**DATA SHOWN**
==> src/hw/rtl/lfdc_pkg.sv <==
`timescale 1ns / 1ps
`default_nettype none
// ----------------------------------------------------------------------------
// Line follower drive control package
// Shared widths, action and register codes, result types and pulse helpers.
// ----------------------------------------------------------------------------
package lfdc_pkg;

	localparam int SAMPLE_BITS = 10;

	localparam int THR_W      = 10;
	localparam int ECHO_W     = 15;
	localparam int BOOST_W    = 4;
	localparam int PULSE_W    = 11;
	localparam int HOLD_W     = 11;
	localparam int ACT_W      = 3;
	localparam int CFG_IDX_W  = 3;
	localparam int CFG_DATA_W = 15;

	localparam int QUEUE_DEPTH = 4;
	localparam int QPTR_W      = 2;
	localparam int QCNT_W      = 3;

	// chosen_action codes
	localparam logic [ACT_W-1:0] ACT_FWD     = 3'd0;
	localparam logic [ACT_W-1:0] ACT_CURVE_R = 3'd1;
	localparam logic [ACT_W-1:0] ACT_CURVE_L = 3'd2;
	localparam logic [ACT_W-1:0] ACT_SPIN_R  = 3'd3;
	localparam logic [ACT_W-1:0] ACT_SPIN_L  = 3'd4;
	localparam logic [ACT_W-1:0] ACT_AVOID   = 3'd5;
	localparam logic [ACT_W-1:0] ACT_STOP    = 3'd6;

	// register indexes
	localparam logic [CFG_IDX_W-1:0] REG_LINE_THRESHOLD = 3'd0;
	localparam logic [CFG_IDX_W-1:0] REG_ECHO_LIMIT     = 3'd1;
	localparam logic [CFG_IDX_W-1:0] REG_BOOST_AFTER    = 3'd2;
	localparam logic [CFG_IDX_W-1:0] REG_PULSE_NORMAL   = 3'd3;
	localparam logic [CFG_IDX_W-1:0] REG_PULSE_BOOST    = 3'd4;
	localparam logic [CFG_IDX_W-1:0] REG_PULSE_INNER    = 3'd5;
	localparam logic [CFG_IDX_W-1:0] REG_PULSE_REVERSE  = 3'd6;

	// register reset values
	localparam logic [THR_W-1:0]   RST_LINE_THRESHOLD = 10'd800;
	localparam logic [ECHO_W-1:0]  RST_ECHO_LIMIT     = 15'd174;
	localparam logic [BOOST_W-1:0] RST_BOOST_AFTER    = 4'd8;
	localparam logic [PULSE_W-1:0] RST_PULSE_NORMAL   = 11'd1080;
	localparam logic [PULSE_W-1:0] RST_PULSE_BOOST    = 11'd1000;
	localparam logic [PULSE_W-1:0] RST_PULSE_INNER    = 11'd1350;
	localparam logic [PULSE_W-1:0] RST_PULSE_REVERSE  = 11'd1700;

	localparam logic [PULSE_W-1:0] PULSE_MIN   = 11'd1000;
	localparam logic [PULSE_W-1:0] PULSE_MAX   = 11'd2000;
	localparam logic [PULSE_W-1:0] PULSE_MID   = 11'd1500;
	localparam logic [PULSE_W:0]   MIRROR_BASE = 12'd3000;

	localparam logic [HOLD_W-1:0] HOLD_LINE    = 11'd10;
	localparam logic [HOLD_W-1:0] HOLD_AVOID   = 11'd1200;
	localparam logic [HOLD_W-1:0] HOLD_RESUME  = 11'd1000;
	localparam logic [HOLD_W-1:0] HOLD_FOREVER = 11'd0;

	typedef struct packed {
		logic [THR_W-1:0]   line_threshold;
		logic [ECHO_W-1:0]  obstacle_echo_limit;
		logic [BOOST_W-1:0] boost_after;
		logic [PULSE_W-1:0] pulse_normal;
		logic [PULSE_W-1:0] pulse_boost;
		logic [PULSE_W-1:0] pulse_inner;
		logic [PULSE_W-1:0] pulse_reverse;
	} cfg_t;

	typedef struct packed {
		logic [PULSE_W-1:0] drive_right;
		logic [PULSE_W-1:0] drive_left;
		logic [HOLD_W-1:0]  hold_time;
		logic [ACT_W-1:0]   chosen_action;
		logic               halted_flag;
		logic               last_of_run;
	} res_t;

	// one queue entry holds every result of one request
	typedef struct packed {
		res_t res0;
		res_t res1;
		logic two;
	} entry_t;

	function automatic logic [PULSE_W-1:0] clamp_pulse(input logic [PULSE_W:0] p);
		logic [PULSE_W-1:0] r;
		if (p < {1'b0, PULSE_MIN}) begin
			r = PULSE_MIN;
		end else if (p > {1'b0, PULSE_MAX}) begin
			r = PULSE_MAX;
		end else begin
			r = p[PULSE_W-1:0];
		end
		return r;
	endfunction

	function automatic logic [PULSE_W-1:0] mirror(input logic [PULSE_W-1:0] p);
		logic [PULSE_W:0] d;
		d = MIRROR_BASE - {1'b0, p};
		return clamp_pulse(d);
	endfunction

endpackage
`default_nettype wire

==> src/hw/rtl/lfdc_in_if.sv <==
`timescale 1ns / 1ps
`default_nettype none
// ----------------------------------------------------------------------------
// Sensor request channel
// Valid/ready channel carrying three reflectance samples and an echo time.
// ----------------------------------------------------------------------------
interface lfdc_in_if #(
	parameter int SAMPLE_BITS = lfdc_pkg::SAMPLE_BITS
);
	logic                         valid;
	logic                         ready;
	logic [SAMPLE_BITS-1:0]       sample_right;
	logic [SAMPLE_BITS-1:0]       sample_center;
	logic [SAMPLE_BITS-1:0]       sample_left;
	logic [lfdc_pkg::ECHO_W-1:0]  echo_time;

	modport source (output valid, sample_right, sample_center, sample_left, echo_time,
		input ready);
	modport sink (input valid, sample_right, sample_center, sample_left, echo_time,
		output ready);
endinterface
`default_nettype wire

==> src/hw/rtl/lfdc_out_if.sv <==
`timescale 1ns / 1ps
`default_nettype none
// ----------------------------------------------------------------------------
// Drive result channel
// Valid/ready channel carrying servo pulses, hold time and action flags.
// ----------------------------------------------------------------------------
interface lfdc_out_if;
	logic                          valid;
	logic                          ready;
	logic [lfdc_pkg::PULSE_W-1:0]  drive_right;
	logic [lfdc_pkg::PULSE_W-1:0]  drive_left;
	logic [lfdc_pkg::HOLD_W-1:0]   hold_time;
	logic [lfdc_pkg::ACT_W-1:0]    chosen_action;
	logic                          halted_flag;
	logic                          last_of_run;

	modport source (output valid, drive_right, drive_left, hold_time, chosen_action,
		halted_flag, last_of_run, input ready);
	modport sink (input valid, drive_right, drive_left, hold_time, chosen_action,
		halted_flag, last_of_run, output ready);
endinterface
`default_nettype wire

==> src/hw/rtl/lfdc_cfg_if.sv <==
`timescale 1ns / 1ps
`default_nettype none
// ----------------------------------------------------------------------------
// Configuration write channel
// Valid/ready channel carrying a register index and write data.
// ----------------------------------------------------------------------------
interface lfdc_cfg_if;
	logic                            valid;
	logic                            ready;
	logic [lfdc_pkg::CFG_IDX_W-1:0]  index;
	logic [lfdc_pkg::CFG_DATA_W-1:0] data;

	modport source (output valid, index, data, input ready);
	modport sink (input valid, index, data, output ready);
endinterface
`default_nettype wire

==> src/hw/rtl/line_follower_drive_control_unit.sv <==
`timescale 1ns / 1ps
`default_nettype none
// ----------------------------------------------------------------------------
// Line follower drive control unit
// Turns three reflectance samples and an echo time into servo drive requests.
// ----------------------------------------------------------------------------
// Usage:
//   sensor : one request per control step (samples right/center/left, echo).
//   drive  : one or two results per request; last_of_run marks the final one.
//            A first obstacle gives an avoid spin and then a forward drive.
//   cfg    : register writes (index, data), always ready; write only while idle.
// Path: an accepted request is held in the input register, then pushed into
//   the result queue, from which its results are offered on drive.
// Throughput: one request per cycle while each gives a single result and the
//   drive receiver keeps ready high; a request with two results holds the
//   drive channel for two transfers. The rate is set by the one-entry input
//   register feeding a four-entry result queue.
// Stall: while the receiver holds ready low, the queue fills; once full the
//   input register holds its request and sensor.ready drops.
// Reset: registers return to their defaults, run state clears, queue empties.
// ----------------------------------------------------------------------------
module line_follower_drive_control_unit #(
	parameter int SAMPLE_BITS = lfdc_pkg::SAMPLE_BITS
) (
	input  wire logic   clk,
	input  wire logic   arst_n,
	lfdc_in_if.sink     sensor,
	lfdc_out_if.source  drive,
	lfdc_cfg_if.sink    cfg
);

	lfdc_pkg::cfg_t   regs;
	lfdc_pkg::entry_t push_entry;
	logic             push;
	logic             queue_full;

	lfdc_cfg_regs u_cfg (
		.clk    (clk),
		.arst_n (arst_n),
		.cfg    (cfg),
		.regs   (regs)
	);

	lfdc_step #(
		.SAMPLE_BITS (SAMPLE_BITS)
	) u_step (
		.clk        (clk),
		.arst_n     (arst_n),
		.sensor     (sensor),
		.regs       (regs),
		.queue_full (queue_full),
		.push       (push),
		.push_entry (push_entry)
	);

	lfdc_out_queue u_queue (
		.clk        (clk),
		.arst_n     (arst_n),
		.push       (push),
		.push_entry (push_entry),
		.full       (queue_full),
		.drive      (drive)
	);

endmodule
`default_nettype wire

==> src/hw/rtl/lfdc_cfg_regs.sv <==
`timescale 1ns / 1ps
`default_nettype none
// ----------------------------------------------------------------------------
// Configuration registers
// Holds thresholds and pulse settings; one register written per request.
// ----------------------------------------------------------------------------
module lfdc_cfg_regs (
	input  wire logic       clk,
	input  wire logic       arst_n,
	lfdc_cfg_if.sink        cfg,
	output lfdc_pkg::cfg_t  regs
);

	lfdc_pkg::cfg_t regs_q;

	assign cfg.ready = 1'b1;
	assign regs      = regs_q;

	always_ff @(posedge clk or negedge arst_n) begin
		if (!arst_n) begin
			regs_q.line_threshold      <= lfdc_pkg::RST_LINE_THRESHOLD;
			regs_q.obstacle_echo_limit <= lfdc_pkg::RST_ECHO_LIMIT;
			regs_q.boost_after         <= lfdc_pkg::RST_BOOST_AFTER;
			regs_q.pulse_normal        <= lfdc_pkg::RST_PULSE_NORMAL;
			regs_q.pulse_boost         <= lfdc_pkg::RST_PULSE_BOOST;
			regs_q.pulse_inner         <= lfdc_pkg::RST_PULSE_INNER;
			regs_q.pulse_reverse       <= lfdc_pkg::RST_PULSE_REVERSE;
		end else if (cfg.valid) begin
			case (cfg.index)
				lfdc_pkg::REG_LINE_THRESHOLD: begin
					regs_q.line_threshold <= cfg.data[lfdc_pkg::THR_W-1:0];
				end
				lfdc_pkg::REG_ECHO_LIMIT: begin
					regs_q.obstacle_echo_limit <= cfg.data[lfdc_pkg::ECHO_W-1:0];
				end
				lfdc_pkg::REG_BOOST_AFTER: begin
					regs_q.boost_after <= cfg.data[lfdc_pkg::BOOST_W-1:0];
				end
				lfdc_pkg::REG_PULSE_NORMAL: begin
					regs_q.pulse_normal <= cfg.data[lfdc_pkg::PULSE_W-1:0];
				end
				lfdc_pkg::REG_PULSE_BOOST: begin
					regs_q.pulse_boost <= cfg.data[lfdc_pkg::PULSE_W-1:0];
				end
				lfdc_pkg::REG_PULSE_INNER: begin
					regs_q.pulse_inner <= cfg.data[lfdc_pkg::PULSE_W-1:0];
				end
				lfdc_pkg::REG_PULSE_REVERSE: begin
					regs_q.pulse_reverse <= cfg.data[lfdc_pkg::PULSE_W-1:0];
				end
				default: begin
				end
			endcase
		end
	end

endmodule
`default_nettype wire

==> src/hw/rtl/lfdc_step.sv <==
`timescale 1ns / 1ps
`default_nettype none
// ----------------------------------------------------------------------------
// Control step
// Input register, action decision, run state and result pair for one request.
// ----------------------------------------------------------------------------
module lfdc_step #(
	parameter int SAMPLE_BITS = lfdc_pkg::SAMPLE_BITS
) (
	input  wire logic           clk,
	input  wire logic           arst_n,
	lfdc_in_if.sink             sensor,
	input  wire lfdc_pkg::cfg_t regs,
	input  wire logic           queue_full,
	output logic                push,
	output lfdc_pkg::entry_t    push_entry
);

	localparam int CMP_W = (SAMPLE_BITS > lfdc_pkg::THR_W) ? SAMPLE_BITS : lfdc_pkg::THR_W;

	logic                         valid_s1;
	logic [SAMPLE_BITS-1:0]       sr_s1;
	logic [SAMPLE_BITS-1:0]       sc_s1;
	logic [SAMPLE_BITS-1:0]       sl_s1;
	logic [lfdc_pkg::ECHO_W-1:0]  echo_s1;

	logic [1:0]                   hits_q;
	logic [lfdc_pkg::BOOST_W-1:0] run_q;
	logic [lfdc_pkg::ACT_W-1:0]   prev_q;
	logic [1:0]                   rep_q;

	logic [1:0]                   hits_d;
	logic [lfdc_pkg::BOOST_W-1:0] run_d;
	logic [lfdc_pkg::ACT_W-1:0]   prev_d;
	logic [1:0]                   rep_d;

	logic                         advance;
	logic                         halted;
	logic                         obstacle;
	logic                         on_r, on_c, on_l;
	logic [lfdc_pkg::ACT_W-1:0]   act;
	logic [lfdc_pkg::PULSE_W:0]   inner_sum;
	logic [lfdc_pkg::PULSE_W-1:0] inner;
	logic [lfdc_pkg::PULSE_W-1:0] fwd;
	logic [lfdc_pkg::PULSE_W-1:0] r_raw;
	logic [lfdc_pkg::PULSE_W-1:0] l_out;
	lfdc_pkg::res_t               stop_res;

	assign advance      = valid_s1 && !queue_full;
	assign sensor.ready = !valid_s1 || advance;
	assign push         = advance;

	always_ff @(posedge clk or negedge arst_n) begin
		if (!arst_n) begin
			valid_s1 <= 1'b0;
		end else if (sensor.ready) begin
			valid_s1 <= sensor.valid;
		end
	end

	always_ff @(posedge clk) begin
		if (sensor.ready && sensor.valid) begin
			sr_s1   <= sensor.sample_right;
			sc_s1   <= sensor.sample_center;
			sl_s1   <= sensor.sample_left;
			echo_s1 <= sensor.echo_time;
		end
	end

	always_ff @(posedge clk or negedge arst_n) begin
		if (!arst_n) begin
			hits_q <= 2'd0;
			run_q  <= '0;
			prev_q <= lfdc_pkg::ACT_FWD;
			rep_q  <= 2'd0;
		end else if (advance) begin
			hits_q <= hits_d;
			run_q  <= run_d;
			prev_q <= prev_d;
			rep_q  <= rep_d;
		end
	end

	assign halted   = hits_q[1];
	assign obstacle = (echo_s1 != '0) && (echo_s1 <= regs.obstacle_echo_limit);

	assign on_r = CMP_W'(sr_s1) <= CMP_W'(regs.line_threshold);
	assign on_c = CMP_W'(sc_s1) <= CMP_W'(regs.line_threshold);
	assign on_l = CMP_W'(sl_s1) <= CMP_W'(regs.line_threshold);

	always_comb begin
		if (on_r && !on_l) begin
			act = on_c ? lfdc_pkg::ACT_CURVE_R : lfdc_pkg::ACT_SPIN_R;
		end else if (on_l && !on_r) begin
			act = on_c ? lfdc_pkg::ACT_CURVE_L : lfdc_pkg::ACT_SPIN_L;
		end else begin
			act = lfdc_pkg::ACT_FWD;
		end
	end

	assign inner_sum = {1'b0, regs.pulse_normal} + {1'b0, regs.pulse_inner};

	always_comb begin
		stop_res.drive_right   = lfdc_pkg::PULSE_MID;
		stop_res.drive_left    = lfdc_pkg::PULSE_MID;
		stop_res.hold_time     = lfdc_pkg::HOLD_FOREVER;
		stop_res.chosen_action = lfdc_pkg::ACT_STOP;
		stop_res.halted_flag   = 1'b1;
		stop_res.last_of_run   = 1'b1;

		hits_d = hits_q;
		run_d  = run_q;
		prev_d = prev_q;
		rep_d  = rep_q;
		inner  = inner_sum[lfdc_pkg::PULSE_W:1];
		fwd    = regs.pulse_normal;
		r_raw  = regs.pulse_normal;
		l_out  = lfdc_pkg::mirror(regs.pulse_normal);

		push_entry.res0 = stop_res;
		push_entry.res1 = stop_res;
		push_entry.two  = 1'b0;

		if (halted) begin
			// stay stopped, state frozen
		end else if (obstacle) begin
			hits_d = hits_q + 2'd1;
			run_d  = '0;
			prev_d = lfdc_pkg::ACT_FWD;
			rep_d  = 2'd0;
			// straight run is already cleared here
			fwd = (regs.boost_after == '0) ? regs.pulse_boost : regs.pulse_normal;
			if (hits_q == 2'd0) begin
				push_entry.two = 1'b1;
				push_entry.res0.drive_right   = lfdc_pkg::clamp_pulse({1'b0, regs.pulse_reverse});
				push_entry.res0.drive_left    = lfdc_pkg::mirror(regs.pulse_normal);
				push_entry.res0.hold_time     = lfdc_pkg::HOLD_AVOID;
				push_entry.res0.chosen_action = lfdc_pkg::ACT_AVOID;
				push_entry.res0.halted_flag   = 1'b0;
				push_entry.res0.last_of_run   = 1'b0;
				push_entry.res1.drive_right   = lfdc_pkg::clamp_pulse({1'b0, fwd});
				push_entry.res1.drive_left    = lfdc_pkg::mirror(fwd);
				push_entry.res1.hold_time     = lfdc_pkg::HOLD_RESUME;
				push_entry.res1.chosen_action = lfdc_pkg::ACT_FWD;
				push_entry.res1.halted_flag   = 1'b0;
				push_entry.res1.last_of_run   = 1'b1;
			end
		end else begin
			if (act == lfdc_pkg::ACT_FWD) begin
				if (({1'b0, run_q} < ({1'b0, regs.boost_after} + 5'd1)) && (run_q != '1)) begin
					run_d = run_q + 4'd1;
				end
			end else begin
				run_d = '0;
			end
			if (act == prev_q) begin
				if (rep_q < 2'd2) begin
					rep_d = rep_q + 2'd1;
				end
			end else begin
				rep_d = 2'd0;
			end
			prev_d = act;
			if (rep_d >= 2'd2) begin
				inner = regs.pulse_inner;
			end
			fwd = (run_d >= regs.boost_after) ? regs.pulse_boost : regs.pulse_normal;
			case (act)
				lfdc_pkg::ACT_CURVE_R: begin
					r_raw = inner;
					l_out = lfdc_pkg::mirror(regs.pulse_normal);
				end
				lfdc_pkg::ACT_CURVE_L: begin
					r_raw = regs.pulse_normal;
					l_out = lfdc_pkg::mirror(inner);
				end
				lfdc_pkg::ACT_SPIN_R: begin
					r_raw = regs.pulse_reverse;
					l_out = lfdc_pkg::mirror(regs.pulse_normal);
				end
				lfdc_pkg::ACT_SPIN_L: begin
					r_raw = regs.pulse_normal;
					l_out = lfdc_pkg::mirror(regs.pulse_reverse);
				end
				default: begin
					r_raw = fwd;
					l_out = lfdc_pkg::mirror(fwd);
				end
			endcase
			push_entry.res0.drive_right   = lfdc_pkg::clamp_pulse({1'b0, r_raw});
			push_entry.res0.drive_left    = l_out;
			push_entry.res0.hold_time     = lfdc_pkg::HOLD_LINE;
			push_entry.res0.chosen_action = act;
			push_entry.res0.halted_flag   = 1'b0;
			push_entry.res0.last_of_run   = 1'b1;
		end
	end

endmodule
`default_nettype wire

==> src/hw/rtl/lfdc_out_queue.sv <==
`timescale 1ns / 1ps
`default_nettype none
// ----------------------------------------------------------------------------
// Result queue
// Small queue of result pairs; drains one result per accepted transfer.
// ----------------------------------------------------------------------------
module lfdc_out_queue (
	input  wire logic             clk,
	input  wire logic             arst_n,
	input  wire logic             push,
	input  wire lfdc_pkg::entry_t push_entry,
	output logic                  full,
	lfdc_out_if.source            drive
);

	lfdc_pkg::entry_t                mem_q [lfdc_pkg::QUEUE_DEPTH];
	logic [lfdc_pkg::QPTR_W-1:0]     wr_ptr_q;
	logic [lfdc_pkg::QPTR_W-1:0]     rd_ptr_q;
	logic [lfdc_pkg::QCNT_W-1:0]     count_q;
	logic                            sub_q;
	lfdc_pkg::entry_t                head;
	lfdc_pkg::res_t                  cur;
	logic                            take;
	logic                            pop;

	assign full = (count_q == lfdc_pkg::QCNT_W'(lfdc_pkg::QUEUE_DEPTH));
	assign head = mem_q[rd_ptr_q];
	assign cur  = sub_q ? head.res1 : head.res0;

	assign drive.valid         = (count_q != '0);
	assign drive.drive_right   = cur.drive_right;
	assign drive.drive_left    = cur.drive_left;
	assign drive.hold_time     = cur.hold_time;
	assign drive.chosen_action = cur.chosen_action;
	assign drive.halted_flag   = cur.halted_flag;
	assign drive.last_of_run   = cur.last_of_run;

	assign take = drive.valid && drive.ready;
	// drop the entry once its last result is taken
	assign pop  = take && (sub_q || !head.two);

	always_ff @(posedge clk) begin
		if (push) begin
			mem_q[wr_ptr_q] <= push_entry;
		end
	end

	always_ff @(posedge clk or negedge arst_n) begin
		if (!arst_n) begin
			wr_ptr_q <= '0;
			rd_ptr_q <= '0;
			count_q  <= '0;
			sub_q    <= 1'b0;
		end else begin
			if (push) begin
				wr_ptr_q <= wr_ptr_q + lfdc_pkg::QPTR_W'(1);
			end
			if (pop) begin
				rd_ptr_q <= rd_ptr_q + lfdc_pkg::QPTR_W'(1);
				sub_q    <= 1'b0;
			end else if (take) begin
				sub_q <= 1'b1;
			end
			if (push && !pop) begin
				count_q <= count_q + lfdc_pkg::QCNT_W'(1);
			end else if (pop && !push) begin
				count_q <= count_q - lfdc_pkg::QCNT_W'(1);
			end
		end
	end

endmodule
`default_nettype wire
==> src/flat_wrapper.sv <==
// flat-port wrapper written by rule: the top's interface ports become plain ports
module line_follower_drive_control_unit_flat 
#(
	parameter int SAMPLE_BITS = lfdc_pkg::SAMPLE_BITS
)
  (clk, arst_n, sensor_valid, sensor_sample_right, sensor_sample_center, sensor_sample_left, sensor_echo_time, sensor_ready, drive_valid, drive_drive_right, drive_drive_left, drive_hold_time, drive_chosen_action, drive_halted_flag, drive_last_of_run, drive_ready, cfg_valid, cfg_index, cfg_data, cfg_ready);
  lfdc_in_if #(.SAMPLE_BITS(SAMPLE_BITS)) sensor_i ();
  lfdc_out_if drive_i ();
  lfdc_cfg_if cfg_i ();
  input  wire logic clk;
  input  wire logic arst_n;
  input wire logic [$bits(sensor_i.valid)-1:0] sensor_valid;
  input wire logic [$bits(sensor_i.sample_right)-1:0] sensor_sample_right;
  input wire logic [$bits(sensor_i.sample_center)-1:0] sensor_sample_center;
  input wire logic [$bits(sensor_i.sample_left)-1:0] sensor_sample_left;
  input wire logic [$bits(sensor_i.echo_time)-1:0] sensor_echo_time;
  output wire logic [$bits(sensor_i.ready)-1:0] sensor_ready;
  output wire logic [$bits(drive_i.valid)-1:0] drive_valid;
  output wire logic [$bits(drive_i.drive_right)-1:0] drive_drive_right;
  output wire logic [$bits(drive_i.drive_left)-1:0] drive_drive_left;
  output wire logic [$bits(drive_i.hold_time)-1:0] drive_hold_time;
  output wire logic [$bits(drive_i.chosen_action)-1:0] drive_chosen_action;
  output wire logic [$bits(drive_i.halted_flag)-1:0] drive_halted_flag;
  output wire logic [$bits(drive_i.last_of_run)-1:0] drive_last_of_run;
  input wire logic [$bits(drive_i.ready)-1:0] drive_ready;
  input wire logic [$bits(cfg_i.valid)-1:0] cfg_valid;
  input wire logic [$bits(cfg_i.index)-1:0] cfg_index;
  input wire logic [$bits(cfg_i.data)-1:0] cfg_data;
  output wire logic [$bits(cfg_i.ready)-1:0] cfg_ready;
  assign sensor_i.valid = sensor_valid;
  assign sensor_i.sample_right = sensor_sample_right;
  assign sensor_i.sample_center = sensor_sample_center;
  assign sensor_i.sample_left = sensor_sample_left;
  assign sensor_i.echo_time = sensor_echo_time;
  assign sensor_ready = sensor_i.ready;
  assign drive_valid = drive_i.valid;
  assign drive_drive_right = drive_i.drive_right;
  assign drive_drive_left = drive_i.drive_left;
  assign drive_hold_time = drive_i.hold_time;
  assign drive_chosen_action = drive_i.chosen_action;
  assign drive_halted_flag = drive_i.halted_flag;
  assign drive_last_of_run = drive_i.last_of_run;
  assign drive_i.ready = drive_ready;
  assign cfg_i.valid = cfg_valid;
  assign cfg_i.index = cfg_index;
  assign cfg_i.data = cfg_data;
  assign cfg_ready = cfg_i.ready;
  line_follower_drive_control_unit #(.SAMPLE_BITS(SAMPLE_BITS)) u_core (.clk(clk), .arst_n(arst_n), .sensor(sensor_i), .drive(drive_i), .cfg(cfg_i));
endmodule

**EXERCISE INSTRUCTIONS**
All lines above from the one holding "modport source (output valid, index, data, input" to the one holding "drive control unit", inclusive, are to be copied exactly; no other line is wanted.

**RESULT BELOW**
	modport source (output valid, index, data, input ready);
	modport sink (input valid, index, data, output ready);
endinterface
`default_nettype wire

==> src/hw/rtl/line_follower_drive_control_unit.sv <==
`timescale 1ns / 1ps
`default_nettype none
// ----------------------------------------------------------------------------
// Line follower drive control unit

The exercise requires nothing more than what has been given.